= Brecon Old Bank =

The Brecon Old Bank was founded in Brecon in 1778 by John Wilkins (1713–1784), who was highly regarded by the directors of the Bank of England.

==Development==

The bank was originally operated under the style Wilkins & Co. and developed steadily, opening up branches in Merthyr Tydfil, in 1812, and Cardigan, Carmarthen and Haverfordwest, in 1832. The branch at Brecon is now the site of Lloyds Bank. The branch at Cardigan was located on the High Street next to Lloyds Bank.
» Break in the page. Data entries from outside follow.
What follows belongs to an exercise in optimizing a design on an open flow for small area, a short achievable clock period and few clock cycles; a production flow would make more cautious choices.
In this exercise RTL edits were held to simulation tests only and were not proved equivalent to the original.

xenon:
==> flow/design.v <==
module KS_Add32(
    input  [31:0] a, b,
    input         cin,
    output [31:0] sum,
    output        cout
);
wire [31:0] p = a ^ b;
wire [31:0] G [0:5];
wire [31:0] P [0:5];
assign G[0] = {a[31:1] & b[31:1], (a[0] & b[0]) | (p[0] & cin)};
assign P[0] = p;
genvar l, i;
generate for (l = 0; l < 5; l = l + 1) begin : g_lvl
    for (i = 0; i < 32; i = i + 1) begin : g_bit
        if (i >= (1 << l)) begin : g_op
            assign G[l+1][i] = G[l][i] | (P[l][i] & G[l][i - (1 << l)]);
            assign P[l+1][i] = P[l][i] & P[l][i - (1 << l)];
        end else begin : g_pass
            assign G[l+1][i] = G[l][i];
            assign P[l+1][i] = P[l][i];
        end
    end
end endgenerate
assign sum  = p ^ {G[5][30:0], cin};
assign cout = G[5][31];
endmodule
module Register_File(
    input         clk, rst,
    input  [4:0]  ra1, ra2,
    input         byp1, byp2,       
    input         imm2,             
    input  [31:0] imm,
    output [31:0] rd1, rd2,
    output [31:0] rd2_raw,          
    input         we,               
    input  [4:0]  wa,
    input  [31:0] wd
);
reg [31:0] rf [1:31];
reg [31:1] valid;
integer i;
always @(posedge clk) begin
    for (i = 1; i < 32; i = i + 1)
        if (we && wa == i) rf[i] <= wd;
end
always @(posedge clk or posedge rst) begin
    if (rst) valid <= 31'b0;
    else if (we) valid[wa] <= 1'b1;
end
reg [31:0] t1, t2;
integer k;
always @(*) begin
    t1 = 32'b0;
    t2 = 32'b0;
    for (k = 1; k < 32; k = k + 1) begin
        t1 = t1 | ({32{(ra1 == k) & valid[k]}} & rf[k]);
        t2 = t2 | ({32{(ra2 == k) & valid[k]}} & rf[k]);
    end
end
assign rd1     = ({32{byp1}} & wd) | ({32{~byp1}} & t1);
assign rd2_raw = ({32{byp2}} & wd) | ({32{~byp2}} & t2);
assign rd2     = ({32{imm2}} & imm) | ({32{~imm2 & byp2}} & wd) | ({32{~imm2 & ~byp2}} & t2);
endmodule
module SC_RISCV_32I(
    input         clk, rst,
    output [7:0]  imem_addr,
    input  [31:0] imem_data,
    output        dmem_we,
    output [1:0]  dmem_size,
    output [31:0] dmem_addr,
    output [31:0] dmem_wdata,
    input  [31:0] dmem_rdata
);
reg  [7:0]  pc;
reg  [7:0]  pc_o;                 
reg  [31:0] ex_a, ex_b, ex_s;     
reg  [4:0]  ex_rd;
reg         ex_fwd_a, ex_fwd_b, ex_fwd_s;   
reg         ex_sub, ex_arith;
reg  [7:0]  ex_sel;               
reg  [2:0]  ex_f3;
reg  [7:0]  ex_alt;               
reg  [2:0]  ex_bsel;              
reg         ex_bpol;              
reg         ex_rw, ex_ld, ex_st, ex_br;    
reg  [31:0] mw_res, mw_sdata;
reg  [4:0]  mw_rd;
reg  [2:0]  mw_f3;
reg         mw_rw, mw_ld, mw_st;
wire [31:0] ins = imem_data;
assign imem_addr = pc_o;
wire [4:0] rs1 = ins[19:15];
wire [4:0] rs2 = ins[24:20];
wire [4:0] rd  = ins[11:7];
wire [2:0] f3  = ins[14:12];
wire d_br  = ins[6];
wire d_alu = ~ins[6] & ins[4];
wire d_r   = d_alu & ins[5];
wire d_ld  = ~ins[6] & ~ins[4] & ~ins[5];
wire d_st  = ~ins[6] & ~ins[4] & ins[5];
wire d_use2 = ins[5];
wire d_wr  = ~ins[6] & (ins[4] | ~ins[5]) & (rd != 5'd0);
wire d_use_imm = ~(ins[5] & (ins[4] | ins[6]));
wire [7:0] bimm = {ins[27:25], ins[11:8], 1'b0};
wire [7:0] d_tgt  = pc + bimm;
wire [7:0] d_fall = pc + 8'd4;
wire d_self = (rs1 == rs2);
wire d_rs1z = (rs1 == 5'd0);
wire d_pred = d_br & (d_self ? ((f3 == 3'b000) | (f3 == 3'b101) | (f3 == 3'b111))
                    : (ins[31] | (f3 == 3'b001) | (f3 == 3'b101)
                       | ((f3 == 3'b111) & ~d_rs1z) | ((f3 == 3'b110) & d_rs1z)));
wire d_same = (bimm == 8'd4);                
wire stall = ex_ld & ((rs1 == ex_rd) | (d_use2 & (rs2 == ex_rd)));
wire [31:0] d_a, d_b, d_bi;
wire [31:0] mw_wdata;
wire [31:0] d_imm;
Register_File RF(
    .clk(clk), .rst(rst),
    .ra1(rs1), .ra2(rs2),
    .byp1(mw_rw && mw_rd == rs1), .byp2(mw_rw && mw_rd == rs2),
    .imm2(d_use_imm), .imm(d_imm),
    .rd1(d_a), .rd2(d_bi), .rd2_raw(d_b),
    .we(mw_rw), .wa(mw_rd), .wd(mw_wdata)
);
wire d_slt = d_alu & (f3 == 3'b010);
wire d_sltu = d_alu & (f3 == 3'b011);
wire d_sub = d_slt | d_sltu | (d_r & (f3 == 3'b000) & ins[30]);
wire [7:0] d_sel = d_alu ? (8'b1 << f3) : 8'b1;
assign d_imm = d_st ? {{20{ins[31]}}, ins[31:25], ins[11:7]} : {{20{ins[31]}}, ins[31:20]};
wire [31:0] a  = ex_fwd_a ? mw_res : ex_a;
wire [31:0] b  = ex_fwd_b ? (mw_res ^ {32{ex_sub}}) : (ex_b ^ {32{ex_sub}});
wire [31:0] sd = ex_fwd_s ? mw_res : ex_s;
wire [32:0] sum;
KS_Add32 ADD(.a(a), .b(b), .cin(ex_sub), .sum(sum[31:0]), .cout(sum[32]));
wire ltu = ~sum[32];
wire lt  = (a[31] != b[31]) ? sum[31] : a[31];    
wire c_eq0  = (ex_a == ex_b);
wire c_ltu0 = (ex_a < ex_b);
wire c_lt0  = (ex_a[31] != ex_b[31]) ? ex_a[31] : c_ltu0;
wire c_eq1  = (mw_res == ex_b);
wire c_ltu1 = (mw_res < ex_b);
wire c_lt1  = (mw_res[31] != ex_b[31]) ? mw_res[31] : c_ltu1;
wire c_eq2  = (ex_a == mw_res);
wire c_ltu2 = (ex_a < mw_res);
wire c_lt2  = (ex_a[31] != mw_res[31]) ? ex_a[31] : c_ltu2;
wire c0 = (ex_bsel[0] & c_eq0) | (ex_bsel[1] & c_lt0) | (ex_bsel[2] & c_ltu0);
wire c1 = (ex_bsel[0] & c_eq1) | (ex_bsel[1] & c_lt1) | (ex_bsel[2] & c_ltu1);
wire c2 = (ex_bsel[0] & c_eq2) | (ex_bsel[1] & c_lt2) | (ex_bsel[2] & c_ltu2);
wire c3 = ex_bsel[0];
wire        left = ex_sel[1];
wire [31:0] a_rev;
genvar gi;
generate for (gi = 0; gi < 32; gi = gi + 1) begin : g_rev
    assign a_rev[gi] = a[31 - gi];
end endgenerate
wire [31:0] sh_in = left ? a_rev : a;
wire signed [32:0] sh_ext = {ex_arith & ~left & a[31], sh_in};
wire [32:0] sh_out = sh_ext >>> b[4:0];
wire [31:0] shr = sh_out[31:0];
wire [31:0] shl;
generate for (gi = 0; gi < 32; gi = gi + 1) begin : g_rev2
    assign shl[gi] = shr[31 - gi];
end endgenerate
wire [31:0] res =
      ({32{ex_sel[0]}} & sum[31:0])
    | ({32{ex_sel[1]}} & shl)
    | ({32{ex_sel[2]}} & {31'b0, lt})
    | ({32{ex_sel[3]}} & {31'b0, ltu})
    | ({32{ex_sel[4]}} & (a ^ b))
    | ({32{ex_sel[5]}} & shr)
    | ({32{ex_sel[6]}} & (a | b))
    | ({32{ex_sel[7]}} & (a & b));
wire redirect = ex_br & (((ex_fwd_a & ex_fwd_b) ? c3 : ex_fwd_a ? c1 : ex_fwd_b ? c2 : c0) ^ ex_bpol);
assign dmem_we    = mw_st;
assign dmem_size  = mw_f3[1:0];
assign dmem_addr  = mw_res;
assign dmem_wdata = mw_sdata;
wire [31:0] ld_data;
assign ld_data[7:0]   = dmem_rdata[7:0];
assign ld_data[15:8]  = (mw_f3[1:0] == 2'b00) ? {8{~mw_f3[2] & dmem_rdata[7]}} : dmem_rdata[15:8];
assign ld_data[31:16] = (mw_f3[1:0] == 2'b10) ? dmem_rdata[31:16]
                      : (mw_f3[1:0] == 2'b01) ? {16{~mw_f3[2] & dmem_rdata[15]}}
                      :                         {16{~mw_f3[2] & dmem_rdata[7]}};
assign mw_wdata = mw_ld ? ld_data : mw_res;
wire [7:0] pc_next = redirect ? ex_alt : stall ? pc : d_pred ? d_tgt : d_fall;
always @(posedge clk or posedge rst) begin
    if (rst) pc <= 8'd0;
    else     pc <= pc_next;
end
always @(posedge clk) begin
    pc_o <= rst ? 8'd0 : pc_next;
end
wire bubble = redirect | stall;
always @(posedge clk or posedge rst) begin
    if (rst) begin
        ex_rw <= 1'b0; ex_ld <= 1'b0; ex_st <= 1'b0; ex_br <= 1'b0;
        mw_rw <= 1'b0; mw_st <= 1'b0;
    end else begin
        ex_rw <= ~bubble & d_wr;
        ex_ld <= ~bubble & d_ld & (rd != 5'd0);
        ex_st <= ~bubble & d_st;
        ex_br <= ~bubble & d_br;
        mw_rw <= ex_rw;
        mw_st <= ex_st;
    end
end
always @(posedge clk) begin
    ex_a       <= d_a;
    ex_b       <= d_bi;
    ex_s       <= d_b;
    ex_rd      <= rd;
    ex_fwd_a   <= ex_rw & (ex_rd == rs1);
    ex_fwd_b   <= ex_rw & (ex_rd == rs2) & ~d_use_imm;
    ex_fwd_s   <= ex_rw & (ex_rd == rs2);
    ex_sub     <= d_sub;
    ex_arith   <= ins[30];
    ex_sel     <= d_sel;
    ex_f3      <= f3;
    ex_alt     <= d_pred ? d_fall : d_tgt;
    ex_bsel    <= d_same ? 3'b000 : {f3[2] & f3[1], f3[2] & ~f3[1], ~f3[2]};
    ex_bpol    <= d_same ? 1'b0 : (f3[0] ^ d_pred);
    mw_res     <= res;
    mw_sdata   <= sd;
    mw_rd      <= ex_rd;
    mw_f3      <= ex_f3;
    mw_ld      <= ex_ld;
end
endmodule
export LEC_CHECK = 0
export CAP_MARGIN = 20
export CORE_MARGIN = 2
export CORE_UTILIZATION = 35
export CTS_BUF_LIST = sky130_fd_sc_hd__clkbuf_8
export CTS_CLUSTER_DIAMETER = 60
export CTS_CLUSTER_SIZE = 16
export PLACE_DENSITY = 0.55
export SLEW_MARGIN = 20
create_clock -name core_clock -period 10.0 [get_ports {clk}]
standard.sh (not shown) runs the stock make flow with config.mk's settings and CLKGATE_MAP_FILE= SYNTH_SCRIPT=/design/flow/synth_recipe.tcl, a recipe that flattens the netlist after the stock synthesis.
==> flow/flow/run.sh <==
#!/bin/bash
set -euo pipefail
bash standard.sh synth > log_synth.txt 2>&1
bash standard.sh SETUP_SLACK_MARGIN=6.5 finish > log_layout.txt 2>&1
Both conditions hold for xenon: the flow ran to the end and the final layout passed the timing, design-rule and antenna checks.
Testbench counts of xenon, summed over its fixed seeds: cycles 27,077.
Input-level comparison between willow and xenon:
--- a/flow/design.v
+++ b/flow/design.v
@@ -83,8 +83,9 @@
 reg  [2:0]  ex_bsel;              
 reg         ex_bpol;              
 reg         ex_rw, ex_ld, ex_st, ex_br;    
 reg  [31:0] mw_res, mw_sdata;
+reg  [31:0] mw_addr;              
 reg  [4:0]  mw_rd;
 reg  [2:0]  mw_f3;
 reg         mw_rw, mw_ld, mw_st;
 wire [31:0] ins = imem_data;
@@ -103,13 +104,9 @@
 wire d_use_imm = ~(ins[5] & (ins[4] | ins[6]));
 wire [7:0] bimm = {ins[27:25], ins[11:8], 1'b0};
 wire [7:0] d_tgt  = pc + bimm;
 wire [7:0] d_fall = pc + 8'd4;
-wire d_self = (rs1 == rs2);
-wire d_rs1z = (rs1 == 5'd0);
-wire d_pred = d_br & (d_self ? ((f3 == 3'b000) | (f3 == 3'b101) | (f3 == 3'b111))
-                    : (ins[31] | (f3 == 3'b001) | (f3 == 3'b101)
-                       | ((f3 == 3'b111) & ~d_rs1z) | ((f3 == 3'b110) & d_rs1z)));
+wire d_pred = d_br & (ins[31] | (f3 == 3'b001) | (f3 == 3'b101) | (f3 == 3'b111));
 wire d_same = (bimm == 8'd4);                
 wire stall = ex_ld & ((rs1 == ex_rd) | (d_use2 & (rs2 == ex_rd)));
 wire [31:0] d_a, d_b, d_bi;
 wire [31:0] mw_wdata;
@@ -172,9 +169,9 @@
     | ({32{ex_sel[7]}} & (a & b));
 wire redirect = ex_br & (((ex_fwd_a & ex_fwd_b) ? c3 : ex_fwd_a ? c1 : ex_fwd_b ? c2 : c0) ^ ex_bpol);
 assign dmem_we    = mw_st;
 assign dmem_size  = mw_f3[1:0];
-assign dmem_addr  = mw_res;
+assign dmem_addr  = mw_addr;
 assign dmem_wdata = mw_sdata;
 wire [31:0] ld_data;
 assign ld_data[7:0]   = dmem_rdata[7:0];
 assign ld_data[15:8]  = (mw_f3[1:0] == 2'b00) ? {8{~mw_f3[2] & dmem_rdata[7]}} : dmem_rdata[15:8];
@@ -188,8 +185,12 @@
     else     pc <= pc_next;
 end
 always @(posedge clk) begin
     pc_o <= rst ? 8'd0 : pc_next;
+end
+always @(posedge clk or posedge rst) begin
+    if (rst) mw_addr <= 32'd0;
+    else     mw_addr <= res;
 end
 wire bubble = redirect | stall;
 always @(posedge clk or posedge rst) begin
     if (rst) begin
Having completed the whole flow, willow delivered a layout that passed the timing, design-rule and antenna checks. Flops: willow more than xenon. Taking xenon as the reference, in willow post-synthesis cell area up 0.59%, final worst setup slack now larger, number of post-CTS setup repair buffers decreased by about 53% relative to the old numbers, wire length of the first global-routing pass lower.
Testbench counts of willow, summed over its fixed seeds: cycles 27,146.

-- re-timing with driven ports --
No port has a modelled driver above. Below, the same layouts with a new extraction and two added sets of constraints. Step 1, drivers: a clkbuf_16 drives clk and a buf_2 each remaining input, both assumed. Step 2 also shifts input and output timing later by t, the mid clock arrival at the registers, as if the neighbouring blocks saw the same clock. Slacks: ideal ports / drivers / drivers and shift; pairs: ideal ports / drivers.
run | t, ns | setup slack, ns | worst data-port slew with drivers (ns)
xenon | 0.982 | 6.258 / 6.258 / 5.397 | 0.20
willow | 0.974 | 6.321 / 6.306 / 5.332 | 0.16
After both steps setup and hold are still met in every run listed. The setup slack of willow, which loses most, moves by -0.015 ns with the drivers and by -0.989 ns with both steps.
After 1830, the enterprise operated under the name Brecon Old Bank. The bank did well in West Wales, but did encounter a run against its assets in 1866, the year of the Overend, Gurney and Company failure in London. Around a hundred depositors claimed that they wanted their money back to erect water mills, while others said they wanted to build new houses and other buildings. However, bank officials had sufficient resources to meet all calls for this fictional building boom, and all cheques were paid promptly. Depositors were then invited to re-deposit money with the bank once their fears were over. The run on the bank lasted seven days. Afterwards, nearly every depositor reopened an account at the bank.

==Sale to Lloyds Bank==

In 1890, Brecon Old Bank was sold to Lloyds Bank Ltd., after a successful period of trading. Around 1876, the partners in the bank were John Evans, William de Winton, Henry Jones Evans, T. J. Evans, E. B. Evans and W. S. de Winton.

W. S. De Winton became an active director in Lloyds Bank Ltd.